MCP Server Registries Compared: Smithery vs Glama vs mcp-get

Where You Actually Go to Find MCP Servers

If you've spent any time building with Model Context Protocol, you've probably noticed that the ecosystem is fragmented across at least four or five different places. There's no single canonical registry, which means developers end up bouncing between Smithery, Glama, mcp-get, and a handful of GitHub awesome lists depending on what they're looking for and who they trust.

Each of these registries has a distinct philosophy about what belongs in it and how much vetting is worth doing. Understanding those differences saves you from installing something sketchy or spending an afternoon evaluating a tool that's been abandoned since January.

Smithery: The Package Manager Approach

Smithery positions itself closest to what you'd expect from a traditional package registry.
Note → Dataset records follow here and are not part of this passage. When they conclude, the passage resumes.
<file path="src/rtl/dgc_pkg.sv">
package dgc_pkg;

    // Action taken by the counter on a clock edge, in priority order.
    typedef enum logic [1:0] {
        ACT_CLEAR = 2'd0,
        ACT_STEP  = 2'd1,
        ACT_HOLD  = 2'd2
    } dgc_action_e;

endpackage

</file>
<file path="src/rtl/dgc_next.sv">
module dgc_next
    import dgc_pkg::*;
#(
    parameter int W = 4
) (
    input  logic         rst,
    input  logic         inc_en,
    input  logic [W-1:0] cur,
    output logic [W-1:0] nxt
);
    localparam logic [W-1:0] ONE  = {{(W-1){1'b0}}, 1'b1};
    localparam logic [W-1:0] ZERO = '0;

    dgc_action_e act;

    // Pick the action: reset first, then increment, otherwise hold.
    always_comb begin
        if (rst)         act = ACT_CLEAR;
        else if (inc_en) act = ACT_STEP;
        else             act = ACT_HOLD;
    end

    // Binary next-state value; wraps naturally at 2^W.
    always_comb begin
        unique case (act)
            ACT_CLEAR: nxt = ZERO;
            ACT_STEP:  nxt = cur + ONE;
            ACT_HOLD:  nxt = cur;
            default:   nxt = cur;
        endcase
    end
endmodule

</file>
<file path="src/rtl/dgc_gray_conv.sv">
module dgc_gray_conv #(
    parameter int W = 4
) (
    input  logic [W-1:0] bin,
    output logic [W-1:0] gray
);
    // Top bit passes through unchanged.
    assign gray[W-1] = bin[W-1];

    // Each lower bit is the XOR of two neighbouring binary bits.
    for (genvar i = 0; i < W - 1; i++) begin : g_xor
        assign gray[i] = bin[i] ^ bin[i+1];
    end
endmodule

</file>
<file path="src/rtl/dgc_reg.sv">
module dgc_reg #(
    parameter int W = 4
) (
    input  logic         clk,
    input  logic [W-1:0] d,
    output logic [W-1:0] q
);
    // Plain flip-flops; the clear is already folded into d.
    always_ff @(posedge clk) begin
        q <= d;
    end
endmodule

</file>
<file path="src/rtl/dual_gray_counter.sv">
module dual_gray_counter #(
    parameter int W = 4
) (
    input  logic         clk,
    input  logic         rst,
    input  logic         inc_en,
    output logic [W-1:0] bin_q,
    output logic [W-1:0] gray_q
);
    logic [W-1:0] bin_d;
    logic [W-1:0] gray_d;

    // Binary next state.
    dgc_next #(.W(W)) u_next (
        .rst    (rst),
        .inc_en (inc_en),
        .cur    (bin_q),
        .nxt    (bin_d)
    );

    // Gray code formed from the next state, not from the registered count.
    dgc_gray_conv #(.W(W)) u_conv (
        .bin  (bin_d),
        .gray (gray_d)
    );

    // Binary register.
    dgc_reg #(.W(W)) u_bin_reg (
        .clk (clk),
        .d   (bin_d),
        .q   (bin_q)
    );

    // Gray register, loaded on the same edge as the binary register.
    dgc_reg #(.W(W)) u_gray_reg (
        .clk (clk),
        .d   (gray_d),
        .q   (gray_q)
    );
endmodule

</file>
<file path="config.mk">
export PLATFORM = sky130hd
export DESIGN_NAME = dual_gray_counter
export DESIGN_NICKNAME = d
export VERILOG_FILES = /design/src/rtl/dgc_pkg.sv /design/src/rtl/dgc_next.sv /design/src/rtl/dgc_gray_conv.sv /design/src/rtl/dgc_reg.sv /design/src/rtl/dual_gray_counter.sv
export SDC_FILE = /design/constraint.sdc
export NUM_CORES = 1
export LEC_CHECK = 0
export BUFFER_PORTS_ARGS = -buffer_cell sky130_fd_sc_hd__buf_2
export CAP_MARGIN = 30
export CELL_PAD_IN_SITES_DETAIL_PLACEMENT = 0
export CELL_PAD_IN_SITES_GLOBAL_PLACEMENT = 1
export CORE_AREA = 4 4 41 43
export CTS_BUF_LIST = sky130_fd_sc_hd__clkbuf_8
export CTS_CLUSTER_DIAMETER = 120
export CTS_CLUSTER_SIZE = 8
export DETAILED_ROUTE_END_ITERATION = 10
export DIE_AREA = 0 0 45 47
export PLACE_DENSITY = 0.55
export SETUP_SLACK_MARGIN = 0.5
export SLEW_MARGIN = 25
export SYNTH_ARGS = -nofsm -noshare
export SYNTH_HDL_FRONTEND = slang
export SYNTH_SLANG_ARGS = --single-unit
</file>
<file path="constraint.sdc">
create_clock -name clk -period 1.91 [get_ports clk]
set_clock_uncertainty 0.2 [all_clocks]
set_input_delay 0.191 -clock clk [delete_from_list [all_inputs] [get_ports clk]]
set_output_delay 0.191 -clock clk [all_outputs]
set_load 0.05 [all_outputs]
</file>
# Word-level counts from Yosys, hierarchy flattened
# Cells that the tools add are included.
[word_totals]
inputBits = 3
elab_cells = 11
reg_bits = 8
[op_classes]
bitwise = 3
muxes = 3
n_eq_ne = 1
n_reduce_logical = 1
addsub = 1
[op_table]
columns = ["operator", "n"]
rows = [
  ["$pmux W4 S2", 1],
  ["$add A4 B1 Y4 const B", 1],
  ["$mux W2", 2],
  ["$xor A1 B1 Y1", 3],
  ["$eq A2 B1 Y1 const B", 1],
  ["$logic_not A2 Y1", 1],
]

# Logic depth before layout (Yosys ltp)
[logic_depth]
word_depth = 5
ltp_mapped = 5

# Cells and area by module
# From an unflattened synthesis, not the netlist that was laid out.
[hier_totals]
cells_unflattened = 24
area_unflattened_um2 = 292.8
[by_module_without_submodules]
columns = ["module", "area_each_um2", "instances", "cells_each"]
rows = [
  ["dgc_reg", 80.1, 2, 4],
  ["dgc_next", 98.8, 1, 12],
  ["dgc_gray_conv", 33.8, 1, 4],
]

# Worst setup path before layout
# Ideal clock, no wire load.
[synth_path]
kind = "flip-flop to flip-flop"
from = "register u_bin_reg.q[0]"
to = "register u_gray_reg.q[0]"
synth_period_minus_slack_ns = 1.728
stages_incl_launch_ff = 6
setup_ns = 0.066
arrival_time_ns = 1.463
setup_slack_ns = 0.182
path_buffers = 0
cell_sequence = "dfxtp_1 ha_1 nand2_1 o21ai_0 xor2_1 nor2_1"
[synth_between]
elab_chain_len = 3
[synth_rtl]
columns = ["element", "line_no", "text"]
rows = [
  ["start, declared", "dgc_reg.sv:6", "output logic [W-1:0] q"],
  ["start signal, assigned", "dgc_reg.sv:10", "q <= d;"],
  ["$add A4 B1 Y4", "dgc_next.sv:27", "ACT_STEP: nxt = cur + ONE;"],
  ["$pmux W4 S2 *", "dgc_next.sv:25", "unique case (act)"],
  ["$xor A1 B1 Y1 *", "dgc_gray_conv.sv:12", "assign gray[i] = bin[i] ^ bin[i+1];"],
  ["via gray_d[0]", "dual_gray_counter.sv:11", "logic [W-1:0] gray_d;"],
  ["end signal, assigned", "dgc_reg.sv:10", ""],
  ["end, declared", "dgc_reg.sv:6", ""],
]
# Mark *: on every way through the listed nets, which the timed path passes. The rest lies on a longest branch.

# Worst setup path after layout
[layout_path]
from = "register u_bin_reg.q[0]"
to = "register u_gray_reg.q[2]"
[layout_between]
elab_chain_len = 3
[layout_rtl]
columns = ["element", "line_no"]
rows = [
  ["$add A4 B1 Y4", "dgc_next.sv:27"],
  ["$pmux W4 S2", "dgc_next.sv:25"],
  ["$xor A1 B1 Y1", "dgc_gray_conv.sv:12"],
  ["via gray_d[2]", "dual_gray_counter.sv:11"],
]
# The timed path passes the listed nets, and every way through them passes these cells.

==> impl_metrics.csv <==
group,metric,value,unit
sta,tightestPinTransition,251,ps
die,die-width,45,µm
worst_hold_path,hp-class,"primary input to flip-flop",
cts,clock-sinks,7,
worst_setup_path,cp_max_fo,5,
cts,path_clk_slew,40,ps
worst_setup_path,critical-path-slowest-cell,"dfxtp_4",
die,core,1300,µm²
worst_setup_path,cp.arrival,1270,ps
worst_hold_path,worstHoldStart,"rst",
global_route,grt_max_degree,8,
sta,period_minus_slack,1350,ps
finish,insertedDiodeCount,0,
sta,final_max_slew_viol_count,0,
logic_synthesis,syn-num-nets,35,
die,die_h,47,µm
logic_synthesis,yosys_warnings,0,
pwr,power.leakage,0.213,nW
routing,drtIter0Drc,0,
logic_synthesis,synth_cells,31,
pwr,vdd_drop_max,0.298,mV
finish,layout-drive-gt1-share,0.522,
flow_run,cap_violations,0,
cts,cts_tree,"built",
global_route,overflow,0,
worst_setup_path,cp.required,1830,ps
cts,cts_root_buffer,"clkbuf_8",
worst_setup_path,endpoint_kind,"flip-flop",
die,dieArea,2120,µm²
routing,wl_per_cell,9.72,µm
die,num_rows,13,
logic_synthesis,syn_area_per_cell,9.61,µm²
routing,drc,0,
sta,timing.hold.ws,11.6,ps
placement,dpl_worst_slack,511,ps
finish,finish.utilization,0.348,
logic_synthesis,synth_area,298,µm²
sta,fmaxAchievable,741,MHz
worst_setup_path,path_delay_family,"compound AO/OA/AOI/OAI gates",
sta,tns,0,ps
sta,fin_crit_sh,0.706,
cts,cts_buffer_depth,2,
cts,htree_levels,1,
sta,max_slew_margin,0.834,
pwr,power_density,998,nW/µm²
finish,layout_commonest_cell,"buf_2",
placement,place_congestion,0.655,
finish,final_cell_area,453,µm²
logic_synthesis,ys_ff_latch,7,
global_route,track_usage,0.0690,
die,start_util,0.229,
worst_setup_path,r2r-start,"u_bin_reg.q[0]",
worst_setup_path,worstPathBufferInverterCount,0,
worst_setup_path,critPathMaxStageDelay,360,ps
finish,syn2layout_area_growth,52.1,%
status,status,"completed",
routing,vias_per_cell,4.26,
worst_setup_path,criticalPathCategory,"flip-flop to flip-flop",
logic_synthesis,yosys.cell_types.count,17,
finish,fin_nets,51,
placement,dp_hpwl,423,µm
finish,final_cell_mix,"buf_2 (10), xor2_1 (4), dfxtp_1 (4)",
placement,dpl_cell_area,368,µm²
cts,cts_inserted_buffers,3,
routing,antenna_left,0,
worst_setup_path,path_cells,"ha_4 > a21o_1 > a21boi_2 > o21a_1 > nor3_2",
routing,wirelength,593,µm
logic_synthesis,ys_seq_area_frac,0.471,
sta,hold_viol_final,0,
sta,setup_viol,0,
sta,rsz0062_at_grt,"false",
routing,vias,260,
cts,clk_latency,230,ps
global_route,grt_pass1_wl,910,µm
placement,portBuffers,10,
sta,fin_ws,561,ps
global_route,antenna_found_initial,0,
worst_setup_path,cp-start-kind,"flip-flop",
die,io_pins,11,
global_route,grt_pass1_vias,228,
routing,drt_pass1_iterations,1,
worst_setup_path,crit_start,"u_bin_reg.q[0]",
-- per-layer routing --
metal  global-route usage  routed length, µm  up-vias
li1                     -                  -      133
met1               0.0736                276      114
met2               0.0791                231       10
met3               0.0460                 60        3
met4               0.0877                 25        0
met5                    0                  0        -
-- where the power goes --
group	total, mW	leakage, nW	internal [mW]	switching, mW
Combinational	0.0796	0.127	0.0253	0.0543
Sequential	0.167	0.0590	0.157	0.00989
Clock	0.205	0.0269	0.139	0.0662
Total	0.452	0.213	0.321	0.130
-- per-stage QoR --
step | std cells | power [mW]
2_1_floorplan | 31 | 0.221
3_3_place_gp | 55 | 0.239
3_5_place_dp | 55 | 0.239
4_1_cts | 59 | 0.449
5_1_grt | 61 | 0.473
6_report | 61 | 0.452
-- flip-flops by register name, indices dropped and copies added (netlist names) --
register,flops
u_gray_reg.q,3
u_bin_reg.q,4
It has a web interface for browsing, but the real focus is on installability. Servers listed on Smithery are expected to work with a consistent installation flow, which means there's at least a baseline of structural consistency across listings.

As of mid-2025, Smithery lists several thousand MCP servers and has become one of the more frequently cited sources in Claude and other agent integration documentation. The submission process requires a working server with a defined schema, which filters out the most half-finished projects before they ever appear in search results.

The quality floor is real, but it's not especially high. Smithery verifies that a server is installable and has a valid manifest, but it doesn't do deep security review or audit what the server actually does with the permissions it requests. A server that requests filesystem access and then does something unexpected with it would pass Smithery's current checks without issue.

Where Smithery stands out is tooling integration. It has direct hooks into Claude Desktop configuration and publishes structured metadata that other tools can consume programmatically. If you're building something that needs to enumerate available MCP servers or automate installation, Smithery's API is the most developer-friendly of the bunch.

Glama: Curation With a Security Lens

Glama takes a noticeably different approach. Rather than optimizing for breadth, it leans into curation and has invested more explicitly in security review as part of the listing process. Servers on Glama go through a review that includes checking for obvious prompt injection risks, evaluating what permissions are requested versus what the server's stated purpose requires, and flagging tools that have suspicious dependency chains.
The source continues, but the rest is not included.